### WHAT TO PRODUCE
Those lines of the records that contain "frameEnd" are to be located and copied.

___ STORED DATA ___

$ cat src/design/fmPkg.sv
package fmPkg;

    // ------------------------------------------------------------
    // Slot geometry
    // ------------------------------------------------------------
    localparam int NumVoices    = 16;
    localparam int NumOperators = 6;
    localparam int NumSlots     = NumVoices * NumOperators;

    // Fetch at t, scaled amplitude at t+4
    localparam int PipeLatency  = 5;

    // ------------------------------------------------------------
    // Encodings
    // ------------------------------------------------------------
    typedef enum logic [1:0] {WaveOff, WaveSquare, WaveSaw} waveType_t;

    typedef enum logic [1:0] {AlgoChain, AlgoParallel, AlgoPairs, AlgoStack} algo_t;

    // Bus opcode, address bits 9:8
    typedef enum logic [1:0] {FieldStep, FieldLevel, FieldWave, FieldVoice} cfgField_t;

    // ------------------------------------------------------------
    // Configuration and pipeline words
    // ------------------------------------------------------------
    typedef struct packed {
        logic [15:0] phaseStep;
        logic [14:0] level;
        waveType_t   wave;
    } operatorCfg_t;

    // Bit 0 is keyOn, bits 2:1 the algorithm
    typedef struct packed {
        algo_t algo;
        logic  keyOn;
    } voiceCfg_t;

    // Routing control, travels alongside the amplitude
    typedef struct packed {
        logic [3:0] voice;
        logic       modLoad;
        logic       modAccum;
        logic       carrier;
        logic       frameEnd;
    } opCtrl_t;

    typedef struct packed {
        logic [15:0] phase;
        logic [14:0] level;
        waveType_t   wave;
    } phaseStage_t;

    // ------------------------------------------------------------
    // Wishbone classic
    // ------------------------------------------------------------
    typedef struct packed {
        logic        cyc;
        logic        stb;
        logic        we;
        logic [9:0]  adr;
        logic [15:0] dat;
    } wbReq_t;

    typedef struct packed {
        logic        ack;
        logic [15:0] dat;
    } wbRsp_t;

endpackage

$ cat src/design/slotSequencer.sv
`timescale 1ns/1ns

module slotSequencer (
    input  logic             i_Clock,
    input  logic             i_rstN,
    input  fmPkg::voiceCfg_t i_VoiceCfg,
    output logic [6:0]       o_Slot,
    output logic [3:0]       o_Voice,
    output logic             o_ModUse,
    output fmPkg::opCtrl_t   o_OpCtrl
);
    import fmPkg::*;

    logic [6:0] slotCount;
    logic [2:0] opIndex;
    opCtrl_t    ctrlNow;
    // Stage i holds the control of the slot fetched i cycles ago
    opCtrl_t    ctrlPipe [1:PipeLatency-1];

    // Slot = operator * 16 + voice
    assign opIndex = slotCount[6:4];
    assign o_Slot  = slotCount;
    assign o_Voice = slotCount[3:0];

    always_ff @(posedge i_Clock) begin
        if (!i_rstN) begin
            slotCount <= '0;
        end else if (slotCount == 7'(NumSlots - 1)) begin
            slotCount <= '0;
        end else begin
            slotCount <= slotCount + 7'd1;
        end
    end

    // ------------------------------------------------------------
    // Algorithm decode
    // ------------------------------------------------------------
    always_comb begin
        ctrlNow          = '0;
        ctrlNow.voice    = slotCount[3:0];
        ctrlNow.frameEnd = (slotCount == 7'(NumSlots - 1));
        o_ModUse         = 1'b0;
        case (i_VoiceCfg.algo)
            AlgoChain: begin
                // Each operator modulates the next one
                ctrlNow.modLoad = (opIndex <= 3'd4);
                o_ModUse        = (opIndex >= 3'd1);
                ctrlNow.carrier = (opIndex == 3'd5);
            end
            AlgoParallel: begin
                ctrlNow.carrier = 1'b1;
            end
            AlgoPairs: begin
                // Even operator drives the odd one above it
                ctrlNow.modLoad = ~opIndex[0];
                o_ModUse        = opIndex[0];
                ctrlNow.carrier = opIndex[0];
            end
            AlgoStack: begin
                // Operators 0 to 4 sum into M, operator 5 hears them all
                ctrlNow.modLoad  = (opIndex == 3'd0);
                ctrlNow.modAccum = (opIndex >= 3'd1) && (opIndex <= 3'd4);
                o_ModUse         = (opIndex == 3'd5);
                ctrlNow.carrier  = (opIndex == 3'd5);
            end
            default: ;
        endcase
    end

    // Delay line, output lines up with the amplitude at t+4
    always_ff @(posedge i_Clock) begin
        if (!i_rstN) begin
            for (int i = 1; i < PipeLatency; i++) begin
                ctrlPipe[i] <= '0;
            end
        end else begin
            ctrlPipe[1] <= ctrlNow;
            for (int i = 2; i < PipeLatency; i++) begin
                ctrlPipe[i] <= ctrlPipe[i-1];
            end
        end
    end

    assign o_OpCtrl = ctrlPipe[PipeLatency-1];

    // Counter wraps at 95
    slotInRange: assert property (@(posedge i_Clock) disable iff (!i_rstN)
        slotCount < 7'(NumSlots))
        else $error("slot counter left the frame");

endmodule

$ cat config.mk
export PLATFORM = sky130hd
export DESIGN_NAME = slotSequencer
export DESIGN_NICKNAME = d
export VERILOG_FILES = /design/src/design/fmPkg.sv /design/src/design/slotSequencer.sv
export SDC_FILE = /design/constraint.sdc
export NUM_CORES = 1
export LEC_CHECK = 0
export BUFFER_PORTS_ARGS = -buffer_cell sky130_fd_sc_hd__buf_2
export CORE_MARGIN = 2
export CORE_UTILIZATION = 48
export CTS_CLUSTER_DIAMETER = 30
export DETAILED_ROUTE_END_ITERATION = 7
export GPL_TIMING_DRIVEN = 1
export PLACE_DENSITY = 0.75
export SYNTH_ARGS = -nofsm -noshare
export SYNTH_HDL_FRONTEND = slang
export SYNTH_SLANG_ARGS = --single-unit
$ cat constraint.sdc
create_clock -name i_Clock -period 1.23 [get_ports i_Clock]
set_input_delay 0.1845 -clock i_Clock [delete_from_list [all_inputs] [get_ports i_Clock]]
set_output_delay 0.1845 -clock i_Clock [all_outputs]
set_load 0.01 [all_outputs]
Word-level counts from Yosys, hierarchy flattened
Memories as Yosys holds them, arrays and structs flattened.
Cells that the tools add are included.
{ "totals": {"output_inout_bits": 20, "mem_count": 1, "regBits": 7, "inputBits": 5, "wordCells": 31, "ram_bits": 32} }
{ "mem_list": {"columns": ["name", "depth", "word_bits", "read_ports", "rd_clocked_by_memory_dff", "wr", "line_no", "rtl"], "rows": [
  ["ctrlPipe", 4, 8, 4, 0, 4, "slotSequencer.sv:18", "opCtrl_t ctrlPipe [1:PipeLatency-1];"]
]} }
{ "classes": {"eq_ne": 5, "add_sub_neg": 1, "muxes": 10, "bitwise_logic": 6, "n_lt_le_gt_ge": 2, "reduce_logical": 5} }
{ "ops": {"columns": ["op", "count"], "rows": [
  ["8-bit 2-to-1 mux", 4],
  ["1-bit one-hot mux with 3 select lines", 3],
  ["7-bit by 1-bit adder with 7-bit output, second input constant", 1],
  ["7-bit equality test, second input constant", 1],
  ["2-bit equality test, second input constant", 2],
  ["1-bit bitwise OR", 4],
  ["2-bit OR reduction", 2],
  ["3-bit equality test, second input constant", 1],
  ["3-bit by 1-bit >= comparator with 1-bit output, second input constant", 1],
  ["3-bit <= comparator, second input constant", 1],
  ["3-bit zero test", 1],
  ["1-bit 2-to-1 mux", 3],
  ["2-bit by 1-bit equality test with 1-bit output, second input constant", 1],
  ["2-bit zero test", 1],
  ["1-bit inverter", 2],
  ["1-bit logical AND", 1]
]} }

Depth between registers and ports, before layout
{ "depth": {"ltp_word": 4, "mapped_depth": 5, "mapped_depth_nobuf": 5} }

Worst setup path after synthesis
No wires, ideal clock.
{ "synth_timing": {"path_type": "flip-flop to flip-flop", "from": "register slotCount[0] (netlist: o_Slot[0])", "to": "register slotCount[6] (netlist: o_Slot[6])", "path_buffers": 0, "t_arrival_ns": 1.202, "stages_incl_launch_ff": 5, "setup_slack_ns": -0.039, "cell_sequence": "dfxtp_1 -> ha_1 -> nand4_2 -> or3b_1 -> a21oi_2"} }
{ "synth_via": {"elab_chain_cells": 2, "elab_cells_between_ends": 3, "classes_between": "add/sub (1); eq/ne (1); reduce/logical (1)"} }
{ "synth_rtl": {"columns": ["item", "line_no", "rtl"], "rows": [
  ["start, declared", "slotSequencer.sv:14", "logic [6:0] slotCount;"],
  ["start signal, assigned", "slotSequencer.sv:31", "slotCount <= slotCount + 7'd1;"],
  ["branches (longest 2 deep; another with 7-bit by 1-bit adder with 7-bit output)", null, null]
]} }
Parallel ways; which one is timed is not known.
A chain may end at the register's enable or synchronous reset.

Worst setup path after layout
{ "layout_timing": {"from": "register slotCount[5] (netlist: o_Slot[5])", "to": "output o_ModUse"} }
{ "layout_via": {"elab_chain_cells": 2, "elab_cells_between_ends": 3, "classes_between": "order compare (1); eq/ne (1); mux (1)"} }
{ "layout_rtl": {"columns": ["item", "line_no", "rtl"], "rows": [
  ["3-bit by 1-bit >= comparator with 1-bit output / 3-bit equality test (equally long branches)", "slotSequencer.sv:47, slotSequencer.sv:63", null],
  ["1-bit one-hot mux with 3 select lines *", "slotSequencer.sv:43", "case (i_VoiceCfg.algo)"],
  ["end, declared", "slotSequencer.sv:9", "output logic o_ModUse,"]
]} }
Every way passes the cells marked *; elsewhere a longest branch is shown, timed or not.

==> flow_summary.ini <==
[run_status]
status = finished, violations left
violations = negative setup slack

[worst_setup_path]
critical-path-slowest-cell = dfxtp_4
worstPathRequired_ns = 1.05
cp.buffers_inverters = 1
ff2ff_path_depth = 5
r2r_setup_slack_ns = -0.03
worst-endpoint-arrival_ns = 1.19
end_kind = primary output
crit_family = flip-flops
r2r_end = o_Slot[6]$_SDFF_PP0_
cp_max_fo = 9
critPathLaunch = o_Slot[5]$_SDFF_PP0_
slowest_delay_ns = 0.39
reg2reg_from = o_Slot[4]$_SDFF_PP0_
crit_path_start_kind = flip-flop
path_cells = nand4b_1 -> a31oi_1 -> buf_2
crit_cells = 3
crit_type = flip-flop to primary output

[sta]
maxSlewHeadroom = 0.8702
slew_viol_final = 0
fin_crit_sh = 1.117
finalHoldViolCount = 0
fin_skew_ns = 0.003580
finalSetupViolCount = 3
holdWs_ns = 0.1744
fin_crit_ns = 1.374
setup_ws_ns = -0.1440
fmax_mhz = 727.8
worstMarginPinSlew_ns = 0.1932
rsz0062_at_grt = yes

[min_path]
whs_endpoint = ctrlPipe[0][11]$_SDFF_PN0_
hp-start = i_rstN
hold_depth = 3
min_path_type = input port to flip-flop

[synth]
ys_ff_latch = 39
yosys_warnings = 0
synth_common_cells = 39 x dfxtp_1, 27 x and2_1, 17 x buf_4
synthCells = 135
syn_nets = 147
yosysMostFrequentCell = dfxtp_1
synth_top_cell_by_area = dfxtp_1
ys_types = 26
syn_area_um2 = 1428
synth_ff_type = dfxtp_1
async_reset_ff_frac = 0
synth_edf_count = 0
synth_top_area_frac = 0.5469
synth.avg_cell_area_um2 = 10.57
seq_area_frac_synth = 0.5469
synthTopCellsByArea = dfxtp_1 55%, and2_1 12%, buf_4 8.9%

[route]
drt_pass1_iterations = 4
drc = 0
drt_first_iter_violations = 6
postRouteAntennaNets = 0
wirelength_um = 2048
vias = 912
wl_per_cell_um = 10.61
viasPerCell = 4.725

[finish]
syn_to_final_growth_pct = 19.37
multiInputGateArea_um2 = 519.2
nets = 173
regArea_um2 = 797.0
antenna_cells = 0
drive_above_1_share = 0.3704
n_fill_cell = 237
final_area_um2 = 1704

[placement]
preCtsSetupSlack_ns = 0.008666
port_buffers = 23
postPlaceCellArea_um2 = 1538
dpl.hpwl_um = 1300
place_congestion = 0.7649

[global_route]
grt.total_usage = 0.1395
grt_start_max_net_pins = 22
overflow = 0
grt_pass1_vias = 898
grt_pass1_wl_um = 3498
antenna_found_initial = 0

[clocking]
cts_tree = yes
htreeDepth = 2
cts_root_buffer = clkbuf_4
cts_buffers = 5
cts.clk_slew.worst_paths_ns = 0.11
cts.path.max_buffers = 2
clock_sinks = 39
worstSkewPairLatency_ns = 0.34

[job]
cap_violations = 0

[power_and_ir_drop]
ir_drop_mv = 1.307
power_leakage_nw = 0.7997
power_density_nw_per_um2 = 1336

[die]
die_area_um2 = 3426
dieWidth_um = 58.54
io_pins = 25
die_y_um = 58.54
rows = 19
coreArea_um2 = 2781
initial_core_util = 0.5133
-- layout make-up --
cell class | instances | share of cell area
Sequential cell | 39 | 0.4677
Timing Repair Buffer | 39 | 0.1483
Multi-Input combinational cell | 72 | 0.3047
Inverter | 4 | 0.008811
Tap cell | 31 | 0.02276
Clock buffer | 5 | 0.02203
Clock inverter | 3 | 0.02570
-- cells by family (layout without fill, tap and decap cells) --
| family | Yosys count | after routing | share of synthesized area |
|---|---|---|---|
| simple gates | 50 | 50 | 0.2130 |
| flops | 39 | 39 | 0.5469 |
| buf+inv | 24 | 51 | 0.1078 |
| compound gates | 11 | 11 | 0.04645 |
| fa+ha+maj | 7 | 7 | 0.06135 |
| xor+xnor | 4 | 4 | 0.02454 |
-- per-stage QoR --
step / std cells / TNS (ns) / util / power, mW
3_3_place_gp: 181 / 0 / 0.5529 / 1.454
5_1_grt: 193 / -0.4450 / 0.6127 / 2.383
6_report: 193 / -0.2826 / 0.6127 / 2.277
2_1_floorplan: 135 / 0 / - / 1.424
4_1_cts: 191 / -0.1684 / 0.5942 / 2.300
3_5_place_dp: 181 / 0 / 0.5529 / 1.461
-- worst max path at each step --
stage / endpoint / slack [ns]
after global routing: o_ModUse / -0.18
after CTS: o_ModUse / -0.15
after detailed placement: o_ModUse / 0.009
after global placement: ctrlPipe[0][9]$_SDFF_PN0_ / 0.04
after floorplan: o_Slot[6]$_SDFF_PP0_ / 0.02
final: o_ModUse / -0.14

___

### ANSWER TO THE EXERCISE
        logic       frameEnd;
        ctrlNow.frameEnd = (slotCount == 7'(NumSlots - 1));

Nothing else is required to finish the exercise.